== Extracted data
File: config.mk
export PLATFORM = sky130hd
export DESIGN_NAME = sdram_wb_arbiter
export DESIGN_NICKNAME = d
export VERILOG_FILES = /design/src/rtl/sdram_wb_arbiter.sv
export SDC_FILE = /design/constraint.sdc
export NUM_CORES = 1
export LEC_CHECK = 0
export CAP_MARGIN = 20
export CELL_PAD_IN_SITES_DETAIL_PLACEMENT = 2
export CELL_PAD_IN_SITES_GLOBAL_PLACEMENT = 2
export CORE_ASPECT_RATIO = 0.8
export CORE_UTILIZATION = 13
export DETAILED_ROUTE_END_ITERATION = 7
export MAX_ROUTING_LAYER = met4
export PLACE_DENSITY = 0.83
export SLEW_MARGIN = 20
export SYNTH_ARGS = -nofsm -noshare
export SYNTH_HDL_FRONTEND = slang
export SYNTH_SLANG_ARGS = --single-unit
File: constraint.sdc
create_clock -name wb_clk -period 5.1 [get_ports wb_clk]
set_input_delay 1.275 -clock wb_clk [delete_from_list [all_inputs] [get_ports wb_clk]]
set_output_delay 1.275 -clock wb_clk [all_outputs]
set_load 0.01 [all_outputs]
File: src/rtl/sdram_wb_arbiter.sv
// sdram_wb_arbiter: two Wishbone masters share one SDRAM controller slave.
// Round-robin between simultaneous requests and a locked grant for the whole
// cyc. A watchdog aborts a strobe that waits too long for ack.
module sdram_wb_arbiter #(
  parameter int AW      = 32,
  parameter int DW      = 32,
  parameter int TIMEOUT = 255
) (
  input  logic            wb_clk,
  input  logic            wb_rst_n,

  // master 0 (instruction/data bus)
  input  logic            m0_cyc_i,
  input  logic            m0_stb_i,
  input  logic            m0_we_i,
  input  logic [AW-1:0]   m0_adr_i,
  input  logic [DW-1:0]   m0_dat_i,
  input  logic [DW/8-1:0] m0_sel_i,
  output logic [DW-1:0]   m0_dat_o,
  output logic            m0_ack_o,
  output logic            m0_err_o,

  // master 1 (DMA/peripheral)
  input  logic            m1_cyc_i,
  input  logic            m1_stb_i,
  input  logic            m1_we_i,
  input  logic [AW-1:0]   m1_adr_i,
  input  logic [DW-1:0]   m1_dat_i,
  input  logic [DW/8-1:0] m1_sel_i,
  output logic [DW-1:0]   m1_dat_o,
  output logic            m1_ack_o,
  output logic            m1_err_o,

  // SDRAM controller slave port
  output logic            s_cyc_o,
  output logic            s_stb_o,
  output logic            s_we_o,
  output logic [AW-1:0]   s_adr_o,
  output logic [DW-1:0]   s_dat_o,
  output logic [DW/8-1:0] s_sel_o,
  input  logic [DW-1:0]   s_dat_i,
  input  logic            s_ack_i,
  input  logic            s_err_i,

  output logic [1:0]      grant_o
);

  localparam int SW = DW / 8;

  // The counter value seen during the last permitted waiting cycle; the
  // abort fires in the cycle where the wait count would reach TIMEOUT.
  localparam logic [15:0] WD_LIMIT = 16'(TIMEOUT - 1);

  // Encoding doubles as the one-hot grant vector.
  typedef enum logic [1:0] {
    IDLE = 2'b00,
    OWN0 = 2'b01,
    OWN1 = 2'b10
  } state_t;

  state_t        state, state_nxt;
  logic          rr, rr_nxt;           // index of the master served last
  logic [15:0]   wd_cnt, wd_cnt_nxt;
  logic          timeout;

  // Signals of whichever master the FSM currently selects.
  logic          own_cyc, own_stb, own_we;
  logic [AW-1:0] own_adr;
  logic [DW-1:0] own_dat;
  logic [SW-1:0] own_sel;
  logic          own_ack, own_err;

  // Select the current owner's request lines (m0 whenever not OWN1).
  always_comb begin
    if (state == OWN1) begin
      own_cyc = m1_cyc_i;
      own_stb = m1_stb_i;
      own_we  = m1_we_i;
      own_adr = m1_adr_i;
      own_dat = m1_dat_i;
      own_sel = m1_sel_i;
    end else begin
      own_cyc = m0_cyc_i;
      own_stb = m0_stb_i;
      own_we  = m0_we_i;
      own_adr = m0_adr_i;
      own_dat = m0_dat_i;
      own_sel = m0_sel_i;
    end
  end

  // Next-state, watchdog and slave-port outputs.
  always_comb begin
    // NOTE: every output of this block gets a default first so no path through
    // the case statement can leave a signal unassigned and infer a latch.
    state_nxt  = state;
    rr_nxt     = rr;
    wd_cnt_nxt = '0;
    timeout    = 1'b0;
    own_ack    = 1'b0;
    own_err    = 1'b0;
    s_cyc_o    = 1'b0;
    s_stb_o    = 1'b0;
    s_we_o     = 1'b0;
    s_adr_o    = '0;
    s_dat_o    = '0;
    s_sel_o    = '0;

    case (state)
      IDLE: begin
        if (m0_cyc_i && m1_cyc_i) begin
          state_nxt = rr ? OWN0 : OWN1;
        end else if (m0_cyc_i) begin
          state_nxt = OWN0;
        end else if (m1_cyc_i) begin
          state_nxt = OWN1;
        end
      end

      OWN0, OWN1: begin
        s_cyc_o = own_cyc;
        s_stb_o = own_stb;
        s_we_o  = own_we;
        s_adr_o = own_adr;
        s_dat_o = own_dat;
        s_sel_o = own_sel;

        // Count only strobe cycles still waiting; a same-cycle ack beats the abort.
        if (own_stb && !s_ack_i && !s_err_i) begin
          if (wd_cnt == WD_LIMIT) begin
            timeout = 1'b1;
          end else begin
            wd_cnt_nxt = wd_cnt + 16'd1;
          end
        end

        if (timeout) begin
          s_cyc_o = 1'b0;
          s_stb_o = 1'b0;
          own_err = 1'b1;
        end else begin
          own_ack = s_ack_i;
          own_err = s_err_i;
        end

        // Release on cyc drop or abort; remember who was just served.
        if (timeout || !own_cyc) begin
          state_nxt = IDLE;
          rr_nxt    = (state == OWN1);
        end
      end

      default: state_nxt = IDLE;
    endcase
  end

  // State, round-robin bit and watchdog registers.
  always_ff @(posedge wb_clk) begin
    // NOTE: sequential state uses non-blocking assignments so every register
    // samples the pre-edge values regardless of statement order.
    if (!wb_rst_n) begin
      state  <= IDLE;
      rr     <= 1'b1;
      wd_cnt <= '0;
    end else begin
      state  <= state_nxt;
      rr     <= rr_nxt;
      wd_cnt <= wd_cnt_nxt;
    end
  end

  assign m0_dat_o = s_dat_i;
  assign m1_dat_o = s_dat_i;
  assign m0_ack_o = (state == OWN0) && own_ack;
  assign m0_err_o = (state == OWN0) && own_err;
  assign m1_ack_o = (state == OWN1) && own_ack;
  assign m1_err_o = (state == OWN1) && own_err;
  assign grant_o  = state;

endmodule

; ---- Word-level counts from Yosys, hierarchy flattened
; Index checks and enable logic that the tools add are counted.
; W data, S select, Z words.
[op_classes]
add_sub_neg = 1
n_eq_ne = 5
n_mux = 27
bitwise_logic = 3
reduce_logical = 16
[ops]
columns = cell, n
row1 = $mux W32, 4
row2 = $add A16 B1 Y16 const B, 1
row3 = $eq A16 B8 Y1 const B, 1
row4 = $mux W1, 15
row5 = $mux W2, 5
row6 = $mux W4, 2
row7 = $logic_and A1 B1 Y1, 7
row8 = $ne A4 B4 Y1 const B, 1
row9 = $pmux W2 S2, 1
row10 = $reduce_and A2 Y1, 2
row11 = $reduce_or A4 Y1, 1
row12 = $logic_not A1 Y1, 3
row13 = $not A1 Y1, 3
row14 = $eq A2 B1 Y1 const B, 1
row15 = $eq A2 B2 Y1 const B, 1
row16 = $logic_not A2 Y1, 1
row17 = $ne A2 B2 Y1 const B, 1
row18 = $reduce_or A2 Y1, 1
row19 = $logic_or A1 B1 Y1, 1
[totals]
reg_bits = 19
input_bits = 178
out_inout_bits = 141
word_cells = 55

; ---- Longest topological paths before layout
; Gate-level depths: netlist (run 1).
[depth]
word_depth = 9
ltp_mapped = 8
depth_no_buf = 7

; ---- Worst setup path before layout (run 1)
; Ideal clock, no wire load.
[synth_timing]
kind = input to output
startpoint = input m1_stb_i
endpoint = output m1_err_o
arrival_time_ns = 2.065
t_required_ns = 3.825
path_slack_ns = 1.760
path_stages = 5
path_buffers = 0
path_cell_list = mux2i_1 nor3_1 and2_4 nor2_1 nor2_1
[synth_between]
elab_chain_cells = 8
[synth_rtl]
columns = item, line_no
row1 = start: declaration, 25  ; input logic m1_stb_i,
row2 = $mux W1, 75  ; if (state == OWN1) begin
row3 = $logic_and A1 B1 Y1 (2 in series), 129  ; if (own_stb && !s_ack_i && !s_err_i) begin
row4 = $mux W1, 129
row5 = $mux W1, 109  ; case (state)
row6 = $mux W1, 137  ; if (timeout) begin
row7 = $mux W1, 109
row8 = $logic_and A1 B1 Y1, 177  ; assign m1_err_o = (state == OWN1) && own_err;
row9 = end: declaration, 32  ; output logic m1_err_o,
; No other way between the ends. The select of a mux whose other input is x is not followed.

; ---- Final worst setup path (run 1)
[layout_timing]
startpoint = input s_ack_i
endpoint = output m1_err_o
[layout_between]
elab_chain_cells = 8
[layout_rtl]
columns = item, line_no
row1 = start: declaration, 42  ; input logic s_ack_i,
row2 = $logic_not A1 Y1, 129
row3 = $logic_and A1 B1 Y1 (2 in series), 129
row4 = $mux W1, 129
row5 = $mux W1, 109
row6 = $mux W1, 137
row7 = $mux W1, 109
row8 = $logic_and A1 B1 Y1, 177
; No other way between the ends. The select of a mux whose other input is x is not followed.

==> impl_metrics.yaml, run 1 <==
logic_synthesis:
  syn_avg_cell_area_um2: 8.14
  yosys_warnings: 0
  ys_seq_area_share_pct: 14.2
  synth.cell_area_um2: 2690
  syn-instance-count: 330
  yosysUniqueCellTypes: 34
  ys.flop_type: "dfxtp_1"
  synth_nets: 513
  synthArstFlopShare_pct: 0
  synth_edf_count: 0
  ys_ff_latch: 19
pwr:
  p_leak_uw: 0.00161
  switching_share_pct: 36.0
  powerDensity_nw_per_um2: 248
  vdd_drop_max_mv: 0.102
  p_sw_uw: 431
  power_uw: 1200
  pwr-share-clk_pct: 13.5
  internal_power_uw: 765
  pwr-share-seq_pct: 13.4
  p_comb_share_pct: 73.1
global_routing:
  grt_max_degree: 74
  grt_pass1_wl_um: 17300
  grt_overflow: 0
  grt_pass1_vias: 2974
  grt_usage_pct: 11.1
  antenna_found_initial: 1
outcome:
  status: "completed"
sta:
  fmax_ghz: 0.213
  rsz0062_at_grt: "no"
  post-route-min-period_ns: 4.69
  worstMarginPinSlew_ns: 0.767
  setup_tns_ns: 0
  whs_ns: 0.475
  setup_viol: 0
  clock_skew_ns: 0.00256
  hold_violations: 0
  relSlewSlack_pct: 48.9
  period_share_pct: 92.0
  finalWorstSetupSlack_ns: 0.410
  slew_violations: 0
routing:
  wl_per_cell_um: 16.9
  drtIter0Drc: 50
  drc: 0
  antenna_left: 0
  num_vias: 2777
  vias_per_cell: 3.73
  totalWireLength_um: 12500
  firstDrtPassIters: 4
hold_path:
  min_path_type: "flop to flop"
clocking:
  clkLatencyLatePin_ns: 0.25
  cts_hold_buf: 0
  numCtsBuffers: 3
  tritoncts: "built"
  cts_root_buf: "clkbuf_16"
  post_cts_buffers: 0
  cts_buffer_depth: 2
  clk_pin_slew_ns: 0.05
  cts_resized: 0
  htree_levels: 1
  cts.sinks: 19
finish:
  mostFrequentLayoutCells: "222 x clkdlybuf4s50_1, 74 x mux2i_1, 69 x nor2b_1"
  drive_above_1_share_pct: 3.55
  layout_commonest_cell: "clkdlybuf4s50_1"
  layout-area-overhead-vs-synth_pct: 79.6
  nets: 663
  final_cell_count_no_fill: 744
  fillCellCount: 2292
worst_setup_path:
  r2r-end: "wd_cnt[15]"
  worst_setup_path_start_kind: "input port"
  worstPathRequired_ns: 3.83
  reg2reg_depth: 4
  crit_path_end_kind: "primary output"
  critPathArrivalTime_ns: 3.41
  endpoint: "m1_err_o"
  r2r_setup_slack_ns: 2.86
  timing.rr.start: "grant_o[0]"
  crit_start: "s_ack_i"
  crit_path_max_fanout: 4
  crit_type: "input port to primary output"
flow_run:
  maxCapViolations: 0
die:
  core_um2: 20000
  ios: 319
  num_rows: 46
  die-area_um2: 21200
  dieHeight_um: 131
  start_util_pct: 13.4
  die_x_um: 163
place:
  place_inst: 739
  numPortBuffers: 222
  dp_hpwl_um: 10600
  place.gp.congestion: 0.700
  place_ws_ns: 0.363
## power by group through the flow
stage               Combinational (uW)  Clock (uW)  Sequential, uW
floorplan                          450           0             162
global placement                   865           0             163
detailed placement                 888           0             163
CTS                                893         169             160
global route                       936         174             161
finish                             874         161             160
## per-stage QoR
stage	utilization (%)	instance area, um2
CTS	24.1	4820
floorplan	-	2690
detailed placement	23.7	4740
global placement	23.7	4740
global route	24.1	4820
finish	24.1	4820
## cell type report
cell class / count / area (um2) / share of cell area (%)
antenna: 1 / 2.50 / 0.0519
clock buffer: 3 / 75.1 / 1.56
clock inverter: 1 / 5.00 / 0.104
inverter: 5 / 18.8 / 0.389
multi-input combinational: 225 / 1750 / 36.2
sequential: 19 / 380 / 7.89
tap: 264 / 330 / 6.85
timing repair buffer: 226 / 2260 / 47.0
## synth_stat cells, types with 2 or more instances
cell | instances | area share, %
nor3_1 | 2 | 0.37
mux2i_1 | 74 | 28
ha_1 | 5 | 2.3
and3_1 | 4 | 0.93
nor2_1 | 21 | 2.9
nand2_1 | 10 | 1.4
buf_4 | 65 | 18
dfxtp_1 | 19 | 14
xor2_1 | 8 | 2.6
xnor2_1 | 5 | 1.6
or4bb_1 | 2 | 0.84
nor2b_1 | 69 | 16
buf_2 | 6 | 1.1
inv_1 | 5 | 0.70
clkbuf_1 | 9 | 1.3
nand4_1 | 2 | 0.47
nand3_1 | 6 | 1.1
o21ai_0 | 2 | 0.37
## cells by family (layout without fill, tap and decap cells)
family,after synthesis,in the layout,synth area share [%]
AO/OA/AOI/OAI,6,6,2.10
XOR/XNOR,13,13,4.24
adder cells (fa/ha/maj),5,5,2.33
buffers and inverters,86,235,21.4
flip-flops,19,19,14.2
multiplexers,74,74,27.6
other,0,1,0
AND/OR/NAND/NOR,127,127,28.2
## flip-flops by register name, summed over array words and instances, names as in the netlist
register  count
grant_o       2
rr            1
wd_cnt       16
## critical path: stages
cell and delay [ns]:
clkdlybuf4s50_1 0.58, nor3_1 0.44, and2_4 0.26, nor2_1 0.05
buf_4 0.15, nor2_1 0.11, clkdlybuf4s50_1 0.55
## metal layers
metal  track usage (%)  part of all wire (%)
met1              13.0                    41
met2              18.3                    50
met3              3.82                   8.4
met4              2.20                  0.11
met5                 -                     0
## worst min-delay path by stage
stage	startpoint	endpoint	slack [ns]	cells after the start
3_5_place_dp	wd_cnt[0]	wd_cnt[0]	0.47	1
3_3_place_gp	wd_cnt[0]	wd_cnt[0]	0.46	1
5_1_grt	wd_cnt[0]	wd_cnt[0]	0.52	1
2_1_floorplan	wd_cnt[0]	wd_cnt[0]	0.44	1
6_report	wd_cnt[0]	wd_cnt[0]	0.47	1
4_1_cts	wd_cnt[0]	wd_cnt[0]	0.48	1
Power figures use the tool's default switching activity.
==> inputs of run 2 (changes only) <==
--- a/config.mk
+++ b/config.mk
@@ -13,7 +13,7 @@
 export DETAILED_ROUTE_END_ITERATION = 7
 export MAX_ROUTING_LAYER = met4
 export PLACE_DENSITY = 0.83
-export SLEW_MARGIN = 20
+export SLEW_MARGIN = 10
 export SYNTH_ARGS = -nofsm -noshare
 export SYNTH_HDL_FRONTEND = slang
 export SYNTH_SLANG_ARGS = --single-unit
==> results of run 2 <==
Final layout, timing and power as in run 1 (identical DEF).
==> inputs of run 3 (changes only) <==
--- a/config.mk
+++ b/config.mk
@@ -8,10 +8,8 @@
 export CAP_MARGIN = 20
 export CELL_PAD_IN_SITES_DETAIL_PLACEMENT = 2
 export CELL_PAD_IN_SITES_GLOBAL_PLACEMENT = 2
-export CORE_ASPECT_RATIO = 0.8
 export CORE_UTILIZATION = 13
 export DETAILED_ROUTE_END_ITERATION = 7
-export MAX_ROUTING_LAYER = met4
 export PLACE_DENSITY = 0.83
 export SLEW_MARGIN = 10
 export SYNTH_ARGS = -nofsm -noshare
==> impl_metrics.yaml, run 3 (synthesis results as in run 1) <==
clocking:
  numCtsBuffers: 3
  cts_buffer_depth: 2
  post_cts_buffers: 0
  clkLatencyLatePin_ns: 0.26
  cts.sinks: 19
  cts_resized: 0
  htree_levels: 1
  clk_pin_slew_ns: 0.06
  tritoncts: "built"
  cts_hold_buf: 0
  cts_root_buf: "clkbuf_16"
sta:
  period_share_pct: 90.6
  hold_violations: 0
  setup_tns_ns: 0
  whs_ns: 0.496
  worstMarginPinSlew_ns: 0.574
  post-route-min-period_ns: 4.62
  rsz0062_at_grt: "no"
  finalWorstSetupSlack_ns: 0.482
  setup_viol: 0
  slew_violations: 0
  fmax_ghz: 0.217
  clock_skew_ns: 0.00486
  relSlewSlack_pct: 61.7
pwr:
  internal_power_uw: 763
  power_uw: 1180
  switching_share_pct: 35.5
  p_comb_share_pct: 72.4
  vdd_drop_max_mv: 0.0759
  pwr-share-clk_pct: 14.1
  pwr-share-seq_pct: 13.5
  p_leak_uw: 0.00161
  powerDensity_nw_per_um2: 245
  p_sw_uw: 420
worst_setup_path:
  endpoint: "m0_err_o"
  crit_type: "input port to primary output"
  path_buf_inv: 2
  worst_setup_path_start_kind: "input port"
  path_cells: "clkdlybuf4s50_1 -> mux2i_1 -> nor3_1 -> and2_4 -> nor2_1 -> nor2_1 -> clkdlybuf4s50_1"
  worstPathRequired_ns: 3.83
  timing.rr.start: "grant_o[0]"
  r2r_setup_slack_ns: 3.00
  crit_path_max_fanout: 4
  crit_path_end_kind: "primary output"
  critPathArrivalTime_ns: 3.34
  r2r-end: "wd_cnt[5]"
  cp_slowest_cell: "clkdlybuf4s50_1"
  crit_start: "m1_stb_i"
  reg2reg_depth: 6
  crit_cells: 7
  critical-path-max-stage-delay_ns: 0.57
  crit_family: "buffers and inverters"
finish:
  layout-area-overhead-vs-synth_pct: 79.5
  drive_above_1_share_pct: 3.35
  mostFrequentLayoutCells: "222 x clkdlybuf4s50_1, 74 x mux2i_1, 69 x nor2b_1"
  largest-register: "wd_cnt"
  largest_reg_flops: 16
  nets: 662
  layout_commonest_cell: "clkdlybuf4s50_1"
  antenna_cells: 0
  final_core_util_pct: 23.8
place:
  dp_hpwl_um: 9380
  numPortBuffers: 222
  place.gp.congestion: 0.720
  place_ws_ns: 0.457
hold_path:
  min_path_type: "flop to flop"
  min_from: "wd_cnt[0]"
routing:
  antenna_left: 0
  totalWireLength_um: 11200
  firstDrtPassIters: 4
  wl_per_cell_um: 15.0
  num_vias: 2791
  drc: 0
  drtIter0Drc: 30
  vias_per_cell: 3.73
die:
  die_x_um: 146
  num_rows: 52
  core_um2: 20200
  die-area_um2: 21200
  dieHeight_um: 146
  ios: 319
  start_util_pct: 13.3
global_routing:
  grt_usage_pct: 10.2
  grt_pass1_wl_um: 17100
  grt_max_degree: 74
  antenna_found_initial: 0
  grt_overflow: 0
  grt_pass1_vias: 2979
flow_run:
  maxCapViolations: 0
outcome:
  status: "completed"
run 3: cell types whose count changed in the layout (fill, tap and decap cells not counted), sizes merged:
cell   delta
buf       -1
diode     -1
run 3: layer usage:
metal	vias to the layer above	track usage (%)	part of all wire, %
li1	1327	-	-
met1	1312	12.2	42
met2	145	17.1	47
met3	7	4.20	9.8
met4	0	1.89	0.87
met5	-	0	0
run 3: worst min path at each step:
stage                       endpoint  slack, ns  depth (start not counted)
after floorplan            wd_cnt[0]       0.44                          1
after global placement     wd_cnt[0]       0.46                          1
after detailed placement   wd_cnt[0]       0.49                          1
after CTS                  wd_cnt[0]       0.50                          1
after global routing      wd_cnt[15]       0.52                          2
final                      wd_cnt[0]       0.50                          1
run 3: stage by stage:
| step | cell area (um2) | cells |
|---|---|---|
| 2_1_floorplan | 2690 | 330 |
| 3_3_place_gp | 4740 | 744 |
| 3_5_place_dp | 4740 | 744 |
| 4_1_cts | 4820 | 748 |
| 5_1_grt | 4820 | 748 |
| 6_report | 4820 | 748 |
run 3: final cells by class:
type,count,area (um2)
sequential,19,380
clock inverter,1,5.00
fill,2331,15400
inverter,5,18.8
multi-input combinational,225,1750
clock buffer,3,75.1
timing repair buffer,225,2260
tap,270,338
run 3: power by group through the flow:
stage | clock (uW) | combinational [uW] | sequential, uW
after detailed placement | 0 | 870 | 163
after global routing | 178 | 914 | 161
after CTS | 171 | 874 | 160
final | 166 | 857 | 160
after global placement | 0 | 859 | 163
after floorplan | 0 | 450 | 162
run 3: worst register-to-register path, delay by kind of cell, from the launching register on:
| kind | cells | cell delay [ns] |
|---|---|---|
| buf+inv | 1 | 0.13 |
| fa+ha+maj | 1 | 0.20 |
| flops | 1 | 0.40 |
| simple gates | 3 | 1.14 |
| mux | 1 | 0.16 |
====
### Work to complete
Using the entries above, repeat only the lines from the one containing "row17 = $ne A2 B2 Y1 const B, 1" through the one containing "layout (run 1)", end lines included.

### Exercise solution
row17 = $ne A2 B2 Y1 const B, 1
row18 = $reduce_or A2 Y1, 1
row19 = $logic_or A1 B1 Y1, 1
[totals]
reg_bits = 19
input_bits = 178
out_inout_bits = 141
word_cells = 55

; ---- Longest topological paths before layout
; Gate-level depths: netlist (run 1).
[depth]
word_depth = 9
ltp_mapped = 8
depth_no_buf = 7

; ---- Worst setup path before layout (run 1)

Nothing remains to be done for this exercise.